The "Theses on Feuerbach" are eleven short philosophical notes written by Karl Marx as a basic outline for the first chapter of the book The German Ideology in 1845. Like the book for which they were written, the theses were never published in Marx's lifetime, seeing print for the first time in 1888 as an appendix to a pamphlet by his co-thinker Friedrich Engels. The document is best remembered for the epigrammatic 11th thesis and final line: "Philosophers have hitherto only interpreted the world in various ways; the point is to change it."
Background
In February 1845 Karl Marx was deported from France at the behest of minister of foreign affairsFrançois Guizot. Marx found sanctuary in Brussels, where he was joined for a number of months by his political compatriot Frederick Engels beginning in April of that same year. It was in Brussels that Marx first began to shape the concept of historical materialism—the idea that underlying fundamental changes in political history was a corresponding economic struggle between ruling and oppressed classes which was at root of these structural transformations. Marx began work upon a book detailing his new philosophy of history, entitled The German Ideology. In connection with this project, Marx wrote a terse 11-point set of observations and epigrams regarding the ideas of Ludwig Feuerbach, a fellow Young Hegelian philosopher regarded by him as the most modern exponent of materialism, albeit one whom Marx believed had failed to draw fully satisfactory political conclusions from his philosophical insights. These "theses" were initially written as a raw outline for the first chapter of The German Ideology, and most of these were developed at greater length in that work.
Content
Marx sharply criticized the contemplative materialism of the Young Hegelians, viewing "the essence of man" in isolation and abstraction, instead arguing that the nature of man could only be understood in the context of his economic and social relations. Marx argued that understanding the origins of religious belief were not enough in moving towards its elimination; instead declaring that it was the underlying social and economic structure which gave rise to religious belief and that it was a transformation of this which was a necessary precondition to the elimination of religion. The "Theses" identify political action as the only truth of philosophy, famously concluding: "Philosophers have hitherto only interpreted the world in various ways; the point is to change it." While the text wishes to retain the critical stance of German critical idealism, it transposes that criticism into practical, material, political terms.
Publication history
Despite their best efforts to find a publisher, The German Ideology was not published during the lifetime of either Marx or Engels.

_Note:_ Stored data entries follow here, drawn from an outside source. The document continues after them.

$ cat config.mk
export PLATFORM = sky130hd
export DESIGN_NAME = axi4_lite_reg_slave_flat
export DESIGN_NICKNAME = d
export VERILOG_FILES = /design/src/rtl/axi4_lite_reg_slave_if.sv /design/src/rtl/axi4_lite_reg_slave.sv /design/src/flat_wrapper.sv
export SDC_FILE = /design/constraint.sdc
export NUM_CORES = 1
export LEC_CHECK = 0
export ABC_AREA = 1
export BUFFER_PORTS_ARGS = -buffer_cell sky130_fd_sc_hd__buf_2
export CAP_MARGIN = 20
export CORE_MARGIN = 8
export CORE_UTILIZATION = 61
export DETAILED_ROUTE_END_ITERATION = 8
export GPL_ROUTABILITY_DRIVEN = 0
export PLACE_DENSITY = 0.79
export SLEW_MARGIN = 10
export SYNTH_ARGS = -nofsm -noshare
export SYNTH_HDL_FRONTEND = slang
export SYNTH_SLANG_ARGS = --single-unit
$ cat constraint.sdc
create_clock -name clk -period 2.3 [get_ports clk]
set_input_delay 0 -clock clk [delete_from_list [all_inputs] [get_ports clk]]
set_output_delay 0 -clock clk [all_outputs]
set_load 0.01 [all_outputs]
$ cat src/rtl/axi4_lite_reg_slave_if.sv
// AXI4-Lite bus bundle for the register slave: all five channels, with master and slave views.
interface axi4_lite_reg_slave_if #(
    parameter int ADDR_WIDTH = 32
);
    logic [ADDR_WIDTH-1:0] awaddr;
    logic [2:0]            awprot;
    logic                  awvalid;
    logic                  awready;
    logic [31:0]           wdata;
    logic [3:0]            wstrb;
    logic                  wvalid;
    logic                  wready;
    logic [1:0]            bresp;
    logic                  bvalid;
    logic                  bready;
    logic [ADDR_WIDTH-1:0] araddr;
    logic [2:0]            arprot;
    logic                  arvalid;
    logic                  arready;
    logic [31:0]           rdata;
    logic [1:0]            rresp;
    logic                  rvalid;
    logic                  rready;

    modport slave (
        input  awaddr, awprot, awvalid, wdata, wstrb, wvalid, bready,
        input  araddr, arprot, arvalid, rready,
        output awready, wready, bresp, bvalid, arready, rdata, rresp, rvalid
    );

    modport master (
        output awaddr, awprot, awvalid, wdata, wstrb, wvalid, bready,
        output araddr, arprot, arvalid, rready,
        input  awready, wready, bresp, bvalid, arready, rdata, rresp, rvalid
    );
endinterface

$ cat src/rtl/axi4_lite_reg_slave.sv
// AXI4-Lite slave with 16 x 32-bit registers; register 0 is a read-only ID.
// Define AXI4_LITE_REG_SLAVE_DECERR_EN to reject addresses above 0x3F with DECERR.
module axi4_lite_reg_slave #(
    parameter int          ADDR_WIDTH = 32,
    parameter logic [31:0] ID_VALUE   = 32'h4158_4C31
) (
    input  logic                  clk,
    input  logic                  reset_n,
    axi4_lite_reg_slave_if.slave  bus
);
    localparam logic [1:0] OKAY   = 2'b00;
    localparam logic [1:0] SLVERR = 2'b10;
    localparam logic [1:0] DECERR = 2'b11;

    typedef enum logic {W_IDLE, W_RESP} w_state_t;
    typedef enum logic {R_IDLE, R_DATA} r_state_t;

    w_state_t w_state;
    r_state_t r_state;

    logic [31:0]           regs [16];
    logic                  aw_held, w_held;
    logic [ADDR_WIDTH-1:0] awaddr_q;
    logic [31:0]           wdata_q;
    logic [3:0]            wstrb_q;

    logic                  aw_fire, w_fire, have_aw, have_w;
    logic [ADDR_WIDTH-1:0] waddr;
    logic [31:0]           wdata;
    logic [3:0]            wstrb;
    logic [3:0]            widx, ridx;
    logic                  w_inrange, r_inrange;
    logic [1:0]            wresp;

    // A beat arriving this cycle is used directly so AW and W may land together.
    always_comb begin
        aw_fire = bus.awvalid && bus.awready;
        w_fire  = bus.wvalid && bus.wready;
        have_aw = aw_held || aw_fire;
        have_w  = w_held || w_fire;
        waddr   = aw_held ? awaddr_q : bus.awaddr;
        wdata   = w_held ? wdata_q : bus.wdata;
        wstrb   = w_held ? wstrb_q : bus.wstrb;
        widx    = waddr[5:2];
        ridx    = bus.araddr[5:2];
`ifdef AXI4_LITE_REG_SLAVE_DECERR_EN
        w_inrange = (waddr[ADDR_WIDTH-1:6] == '0);
        r_inrange = (bus.araddr[ADDR_WIDTH-1:6] == '0);
`else
        w_inrange = 1'b1;
        r_inrange = 1'b1;
`endif
        if (!w_inrange)      wresp = DECERR;
        else if (widx == '0) wresp = SLVERR;
        else                 wresp = OKAY;
    end

    logic unused_ok;
    assign unused_ok = ^{bus.awprot, bus.arprot, waddr, bus.araddr};

    always_ff @(posedge clk) begin
        if (!reset_n) begin
            w_state     <= W_IDLE;
            bus.awready <= 1'b1;
            bus.wready  <= 1'b1;
            bus.bvalid  <= 1'b0;
            bus.bresp   <= OKAY;
            aw_held     <= 1'b0;
            w_held      <= 1'b0;
            awaddr_q    <= '0;
            wdata_q     <= '0;
            wstrb_q     <= '0;
            for (int i = 0; i < 16; i++) regs[i] <= '0;
        end else begin
            case (w_state)
                W_IDLE: begin
                    if (have_aw && have_w) begin
                        if (wresp == OKAY)
                            for (int b = 0; b < 4; b++)
                                if (wstrb[b]) regs[widx][8*b +: 8] <= wdata[8*b +: 8];
                        bus.bresp   <= wresp;
                        bus.bvalid  <= 1'b1;
                        bus.awready <= 1'b0;
                        bus.wready  <= 1'b0;
                        aw_held     <= 1'b0;
                        w_held      <= 1'b0;
                        w_state     <= W_RESP;
                    end else begin
                        if (aw_fire) begin
                            aw_held     <= 1'b1;
                            awaddr_q    <= bus.awaddr;
                            bus.awready <= 1'b0;
                        end
                        if (w_fire) begin
                            w_held     <= 1'b1;
                            wdata_q    <= bus.wdata;
                            wstrb_q    <= bus.wstrb;
                            bus.wready <= 1'b0;
                        end
                    end
                end
                W_RESP: begin
                    if (bus.bready) begin
                        bus.bvalid  <= 1'b0;
                        bus.awready <= 1'b1;
                        bus.wready  <= 1'b1;
                        w_state     <= W_IDLE;
                    end
                end
            endcase
        end
    end

    // regs is sampled before any same-edge write lands, so a colliding read sees old data.
    always_ff @(posedge clk) begin
        if (!reset_n) begin
            r_state     <= R_IDLE;
            bus.arready <= 1'b1;
            bus.rvalid  <= 1'b0;
            bus.rresp   <= OKAY;
            bus.rdata   <= '0;
        end else begin
            case (r_state)
                R_IDLE: begin
                    if (bus.arvalid) begin
                        if (!r_inrange) begin
                            bus.rdata <= '0;
                            bus.rresp <= DECERR;
                        end else begin
                            bus.rdata <= (ridx == '0) ? ID_VALUE : regs[ridx];
                            bus.rresp <= OKAY;
                        end
                        bus.rvalid  <= 1'b1;
                        bus.arready <= 1'b0;
                        r_state     <= R_DATA;
                    end
                end
                R_DATA: begin
                    if (bus.rready) begin
                        bus.rvalid  <= 1'b0;
                        bus.arready <= 1'b1;
                        r_state     <= R_IDLE;
                    end
                end
            endcase
        end
    end
endmodule

$ cat src/flat_wrapper.sv
// flat-port wrapper written by rule: the top's interface ports become plain ports
module axi4_lite_reg_slave_flat 
#(
    parameter int          ADDR_WIDTH = 32,
    parameter logic [31:0] ID_VALUE   = 32'h4158_4C31
)
  (clk, reset_n, bus_awaddr, bus_awprot, bus_awvalid, bus_wdata, bus_wstrb, bus_wvalid, bus_bready, bus_araddr, bus_arprot, bus_arvalid, bus_rready, bus_awready, bus_wready, bus_bresp, bus_bvalid, bus_arready, bus_rdata, bus_rresp, bus_rvalid);
  axi4_lite_reg_slave_if #(.ADDR_WIDTH(ADDR_WIDTH)) bus_i ();
  input  logic clk;
  input  logic reset_n;
  input wire logic [$bits(bus_i.awaddr)-1:0] bus_awaddr;
  input wire logic [$bits(bus_i.awprot)-1:0] bus_awprot;
  input wire logic [$bits(bus_i.awvalid)-1:0] bus_awvalid;
  input wire logic [$bits(bus_i.wdata)-1:0] bus_wdata;
  input wire logic [$bits(bus_i.wstrb)-1:0] bus_wstrb;
  input wire logic [$bits(bus_i.wvalid)-1:0] bus_wvalid;
  input wire logic [$bits(bus_i.bready)-1:0] bus_bready;
  input wire logic [$bits(bus_i.araddr)-1:0] bus_araddr;
  input wire logic [$bits(bus_i.arprot)-1:0] bus_arprot;
  input wire logic [$bits(bus_i.arvalid)-1:0] bus_arvalid;
  input wire logic [$bits(bus_i.rready)-1:0] bus_rready;
  output wire logic [$bits(bus_i.awready)-1:0] bus_awready;
  output wire logic [$bits(bus_i.wready)-1:0] bus_wready;
  output wire logic [$bits(bus_i.bresp)-1:0] bus_bresp;
  output wire logic [$bits(bus_i.bvalid)-1:0] bus_bvalid;
  output wire logic [$bits(bus_i.arready)-1:0] bus_arready;
  output wire logic [$bits(bus_i.rdata)-1:0] bus_rdata;
  output wire logic [$bits(bus_i.rresp)-1:0] bus_rresp;
  output wire logic [$bits(bus_i.rvalid)-1:0] bus_rvalid;
  assign bus_i.awaddr = bus_awaddr;
  assign bus_i.awprot = bus_awprot;
  assign bus_i.awvalid = bus_awvalid;
  assign bus_i.wdata = bus_wdata;
  assign bus_i.wstrb = bus_wstrb;
  assign bus_i.wvalid = bus_wvalid;
  assign bus_i.bready = bus_bready;
  assign bus_i.araddr = bus_araddr;
  assign bus_i.arprot = bus_arprot;
  assign bus_i.arvalid = bus_arvalid;
  assign bus_i.rready = bus_rready;
  assign bus_awready = bus_i.awready;
  assign bus_wready = bus_i.wready;
  assign bus_bresp = bus_i.bresp;
  assign bus_bvalid = bus_i.bvalid;
  assign bus_arready = bus_i.arready;
  assign bus_rdata = bus_i.rdata;
  assign bus_rresp = bus_i.rresp;
  assign bus_rvalid = bus_i.rvalid;
  axi4_lite_reg_slave #(.ADDR_WIDTH(ADDR_WIDTH), .ID_VALUE(ID_VALUE)) u_core (.clk(clk), .reset_n(reset_n), .bus(bus_i));
endmodule
**Word-level counts from Yosys, hierarchy flattened**

Memory sizes are Yosys's and may differ from the RTL's.
Cells that the tools add are included.
Widths: inputs -> output; s select.

- Muxes and demuxes: 59
- Shift operators: 0
- Bitwise gates (word level): 3
- Divide/modulo/power cells: 0
- Reductions and logical operators: 21
- Magnitude comparators: 0
- Eq/ne operators: 6
- Add/sub/neg operators: 0
- Multipliers: 0

Operators with widths:

| kind | count |
|---|---|
| $mux 32 | 3 |
| $mux 1 | 44 |
| $reduce_or 32->1 | 1 |
| $reduce_and 2->1 | 8 |
| $pmux 1 s2 | 7 |
| $mux 4 | 3 |
| $logic_not 4->1 | 2 |
| $mux 6 | 1 |
| $ne 2x2->1 const B | 3 |
| $ne 3x1->1 const B | 2 |
| $reduce_and 3->1 | 2 |
| $reduce_bool 2->1 | 2 |
| $logic_and 1x1->1 | 3 |
| $not 1->1 | 3 |
| $logic_not 2->1 | 1 |
| $logic_or 1x1->1 | 2 |
| $mux 2 | 1 |
| $ne 2x1->1 const B | 1 |

- Logic and storage cells: 104
- Register bits: 85
- Latch bits: 0
- Memory bits (writable): 512
- Bits in read-only memories: 0
- Output and inout bits: 41
- Memories: 1
- Input bits: 113

Memory list:

| memory | words | bits a word | rd ports | clocked after Yosys merged registers in | wr ports | line | text |
|---|---|---|---|---|---|---|---|
| u_core.regs | 16 | 32 | 1 | 0 | 16 | axi4_lite_reg_slave.sv:21 | `logic [31:0] regs [16];` |

**Depth between registers and ports, before layout**

- Depth in word-level cells: 11
- Depth in mapped cells: 13
- Mapped depth without buffers: 10

**Worst setup path after synthesis**

Ideal clock, no wire load.

- Path kind: register -> register
- Start: reg u_core.aw_held
- End: mem u_core.regs[10][0], enable pin
- Setup time: 329 ps
- Buffers on the path: 2
- Cell stages (with the launch flop): 12
- Period minus slack after synthesis: 2030 ps
- Path slack: 270 ps
- Required time: 1971 ps
- Data arrival time: 1701 ps
- Path through: dfxtp_1 buf_2 nand2_1 o21ai_1 nand2_1 nor2_1 nor2_2 nand2_2 nor2_4 buf_4 nand2_2 nand2_1

RTL lines:

| item | line | text |
|---|---|---|
| start: declaration | axi4_lite_reg_slave.sv:22 | `logic aw_held, w_held;` |
| start signal: assignment | axi4_lite_reg_slave.sv:68 | `aw_held <= 1'b0;` |
| start signal: assignment | axi4_lite_reg_slave.sv:85 | `aw_held <= 1'b0;` |
| start signal: assignment | axi4_lite_reg_slave.sv:90 | `aw_held <= 1'b1;` |
| end: declaration | axi4_lite_reg_slave.sv:21 |  |

==> insert_results.sql <==
INSERT INTO impl_metrics (metric_group, metric, value, unit) VALUES
('drt', 'vias_per_cell', '5.67', ''),
('critical_path', 'critical_path_peak_fanout', '15', ''),
('final_layout', 'filler_cell_count', '3070', ''),
('clock_tree', 'cts_buffer_depth', '3', ''),
('placement', 'port_buffers', '88', ''),
('final_layout', 'footprint_of_the_multi_input_gates', '0.00842', 'mm2'),
('sta', 'final-setup-viol-count', '0', ''),
('clock_tree', 'clock_latency_late_sink', '0.62', 'ns'),
('drt', 'drc_errors', '0', ''),
('critical_path', 'startpoint_type', 'flip-flop', ''),
('drt', 'ant_nets', '0', ''),
('sta', 'period_share', '94.0', '%'),
('sta', 'timing.max_slew.rel_slack', '43.8', '%'),
('sta', 'worstMarginPinSlew', '0.841', 'ns'),
('floorplan', 'die_area', '0.0516', 'mm2'),
('grt', 'groute.usage.overall', '28.1', '%'),
('sta', 'post-route-min-period', '2.16', 'ns'),
('clock_tree', 'h-tree-depth', '2', ''),
('grt', 'global_route_wire_length_before_repair', '113', 'mm'),
('synthesis', 'synth_area', '0.0272', 'mm2'),
('power', 'total_leakage_power', '13.8', 'nW'),
('sta', 'clock.fmax', '462', 'MHz'),
('synthesis', 'ys.warnings.count', '0', ''),
('critical_path', 'timing.rr.start', 'u_core.bus.awready', ''),
('synthesis', 'synthDistinctLibCells', '25', ''),
('clock_tree', 'cts_buffers', '58', ''),
('hold_path', 'hold_class', 'input pin to flip-flop', ''),
('sta', 'final_hold_violations', '0', ''),
('final_layout', 'ff_latch_area', '0.0170', 'mm2'),
('critical_path', 'critPathRequiredTime', '2.57', 'ns'),
('clock_tree', 'cts.root.buffer_cell', 'sky130_fd_sc_hd__clkbuf_16', ''),
('critical_path', 'timing.critical_path.from', 'u_core.bus.awready', ''),
('clock_tree', 'cts_tree', 'built', ''),
('drt', 'drt_iter0_drc', '3055', ''),
('power', 'peakVddDrop', '0.000740', 'V'),
('critical_path', 'critical_path.slowest_cell', 'sky130_fd_sc_hd__dfxtp_1', ''),
('critical_path', 'critPathMaxStageDelay', '0.37', 'ns'),
('grt', 'maximum_number_of_pins_on_one_net_before_global_route_repair', '141', ''),
('synthesis', 'postSynthRegisterBits', '592', ''),
('grt', 'grt_remaining_overflow', '0', ''),
('drt', 'postRouteWirelength', '73.1', 'mm'),
('drt', 'wl_met2', '34.8', 'mm'),
('clock_tree', 'cts_num_sinks', '592', ''),
('floorplan', 'core_area', '0.0441', 'mm2'),
('critical_path', 'worst-endpoint-arrival', '2.43', 'ns'),
('critical_path', 'path_common_cell', 'sky130_fd_sc_hd__nand2_1', ''),
('sta', 'final.setup.tns', '0', 'ns'),
('floorplan', 'start_util', '61.6', '%'),
('sta', 'final_max_slew_viol_count', '0', ''),
('final_layout', 'share_of_post_route_cells_with_drive_strength_above_1', '11.9', '%'),
('drt', 'route.detailed.wl_per_inst', '18.8', 'um'),
('sta', 'unrepaired_setup_endpoints_after_global_routing', 'false', ''),
('floorplan', 'height_of_the_die', '227', 'um'),
('floorplan', 'io-pin-count', '154', ''),
('drt', 'wl_met1', '26.6', 'mm'),
('floorplan', 'fp.dieW', '227', 'um'),
('synthesis', 'postSynthAreaPerCell', '8.94', 'um2'),
('placement', 'dp_worst_setup_slack', '0.0978', 'ns'),
('floorplan', 'placement_rows', '77', ''),
('critical_path', 'reg2reg_setup_slack', '0.14', 'ns'),
('placement', 'dpl-instance-area', '0.0292', 'mm2'),
('critical_path', 'reg2reg_to', 'u_core.regs[5][30]', ''),
('synthesis', 'postSynthCellCount', '3043', ''),
('critical_path', 'endpoint_kind', 'flip-flop', ''),
('run_status', 'status', 'finished clean', ''),
('critical_path', 'critical_path.endpoint', 'u_core.regs[5][30]', ''),
('sta', 'clock_skew', '0.0216', 'ns'),
('placement', 'place.detailed.hpwl', '46.4', 'mm'),
('drt', 'routed.top_layer', 'met5', ''),
('final_layout', 'layout.nets', '3363', ''),
('sta', 'worst_slack', '0.137', 'ns');
-- placed cells by master, fill, tap and decap left out --
master and instances:
sky130_fd_sc_hd__nand2_1 696, sky130_fd_sc_hd__nor2_1 696, sky130_fd_sc_hd__edfxtp_1 510, sky130_fd_sc_hd__inv_1 336, sky130_fd_sc_hd__nand3_1 254, sky130_fd_sc_hd__buf_4 135, sky130_fd_sc_hd__o21ai_0 119, sky130_fd_sc_hd__buf_2 85
sky130_fd_sc_hd__dfxtp_1 80, sky130_fd_sc_hd__clkbuf_16 61, sky130_fd_sc_hd__nand2_2 52, sky130_fd_sc_hd__dlygate4sd3_1 49, sky130_fd_sc_hd__mux2i_1 36, sky130_fd_sc_hd__a21oi_1 33, sky130_fd_sc_hd__conb_1 33, sky130_fd_sc_hd__o22ai_1 18
sky130_fd_sc_hd__o211ai_1 17, sky130_fd_sc_hd__buf_12 17, sky130_fd_sc_hd__clkinv_1 12, sky130_fd_sc_hd__clkbuf_1 12, sky130_fd_sc_hd__clkinv_2 9, sky130_fd_sc_hd__clkbuf_8 9, sky130_fd_sc_hd__bufinv_16 6, sky130_fd_sc_hd__o21ai_1 4
sky130_fd_sc_hd__nor2_4 4, sky130_fd_sc_hd__inv_2 3, sky130_fd_sc_hd__nor2_2 3, sky130_fd_sc_hd__or2_2 2, sky130_fd_sc_hd__clkinv_8 2, sky130_fd_sc_hd__dfxtp_2 2, sky130_fd_sc_hd__diode_2 1, sky130_fd_sc_hd__inv_6 1
sky130_fd_sc_hd__a31oi_2 1, sky130_fd_sc_hd__o21a_1 1, sky130_fd_sc_hd__clkinvlp_4 1, sky130_fd_sc_hd__buf_6 1
-- stage by stage --
step	total power [mW]	instances	util, %
6_report	25.5	3893	71.8
5_1_grt	26.3	3892	71.8
3_5_place_dp	15.8	3733	66.1
4_1_cts	25.5	3892	71.8
2_1_floorplan	14.4	3075	-
3_3_place_gp	15.7	3733	66.1
-- cell families (layout without fill, tap and decap cells) --
| kind of cell | Yosys count | after routing | synth area share, % |
|---|---|---|---|
| buf+inv | 514 | 739 | 7.26 |
| flops | 592 | 592 | 62.3 |
| other cells | 1 | 34 | 0.0138 |
| mux | 36 | 36 | 1.33 |
| compound gates | 193 | 193 | 3.80 |
| simple gates | 1707 | 1707 | 25.2 |
-- worst max-delay path, delay by kind of cell (launching register included) --
family	cells	cell delay [ns]
flip-flops	1	0.37
buffers and inverters	1	0.18
AND/OR/NAND/NOR	8	1.23
-- cell type report --
class                      instances  share of cell area [%]
timing repair buffer             287                    7.20
antenna                            1                 0.00790
inverter                         342                    4.07
multi-input combinational       1969                    26.6
clock buffer                      82                    5.35
clock inverter                    28                   0.951
sequential                       592                    53.5
tap                              592                    2.34
-- power by group --
part / internal [mW] / switching (mW) / leakage [nW] / total, mW
Sequential: 12.2 / 0.214 / 5.92 / 12.4
Clock: 5.80 / 3.99 / 0.978 / 9.78
Combinational: 0.975 / 2.39 / 6.89 / 3.37
Total: 18.9 / 6.59 / 13.8 / 25.5
-- synth_stat cells (all sizes together) --
master | count | area [um2]
conb | 1 | 3.75
buf | 38 | 189
nor2 | 703 | 2670
a21oi | 33 | 165
edfxtp | 510 | 15300
mux2i | 36 | 360
clkbuf | 134 | 503
or2 | 2 | 12.5
clkinv | 1 | 3.75
nand3 | 254 | 1270
o21a | 1 | 7.51
o21ai | 123 | 616
nand2 | 748 | 2910
inv | 341 | 1280
o22ai | 18 | 113
a31oi | 1 | 6.26
o211ai | 17 | 128
dfxtp | 82 | 1640
-- what timing repair did --
item / CTS / global route
gates resized for setup: 0 / 12
buffers inserted: 0 / 0
setup endpoints to repair: 0 / 442
hold buffers: 49 / 0
hold endpoints to repair: 488 / 0
-- worst min-delay path by stage --
stage	endpoint	slack [ns]	cells after the start
2_1_floorplan	u_core.r_state	0.13	2
5_1_grt	u_core.bus.rdata[30]	0.04	4
4_1_cts	u_core.bus.rdata[30]	0.02	4
6_report	u_core.bus.rdata[30]	0.07	4
3_5_place_dp	u_core.bus.arready	0.26	3
3_3_place_gp	u_core.bus.arready	0.23	3
-- per-layer routing --
metal,global-route usage (%),vias to the layer above
li1,-,10200
met1,35.8,10300
met2,46.6,1365
met3,5.84,223
met4,12.1,2
met5,0,-
-- sequential cells by signal, summed over array words and instances (netlist names) --
register            flops
u_core.bus.awready      1
u_core.regs           510
u_core.bus.arready      1
u_core.r_state          1
u_core.bus.rvalid       1
u_core.wstrb_q          4
u_core.bus.bresp        1
u_core.w_state          1
u_core.w_held           1
u_core.aw_held          1
u_core.bus.bvalid       1
u_core.bus.wready       1
u_core.awaddr_q         4
u_core.wdata_q         32
u_core.bus.rdata       32
Note: power is estimated with default switching activity, not from simulation.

The polemical work was finally published in full only in 1932 by the Marx–Engels–Lenin Institute of the Central Committee of the All-Union Communist Party in Moscow. Nor did Marx publish the "Theses on Feuerbach" during his lifetime. This material was instead later edited by Friedrich Engels and published in February 1888 as a supplement to his pamphlet Ludwig Feuerbach and the End of Classical German Philosophy. Marx's original unedited text was published only in 1924 in German and Russian translation as part of Marx–Engels Archives, Book I, by the Marx–Engels Institute in Moscow.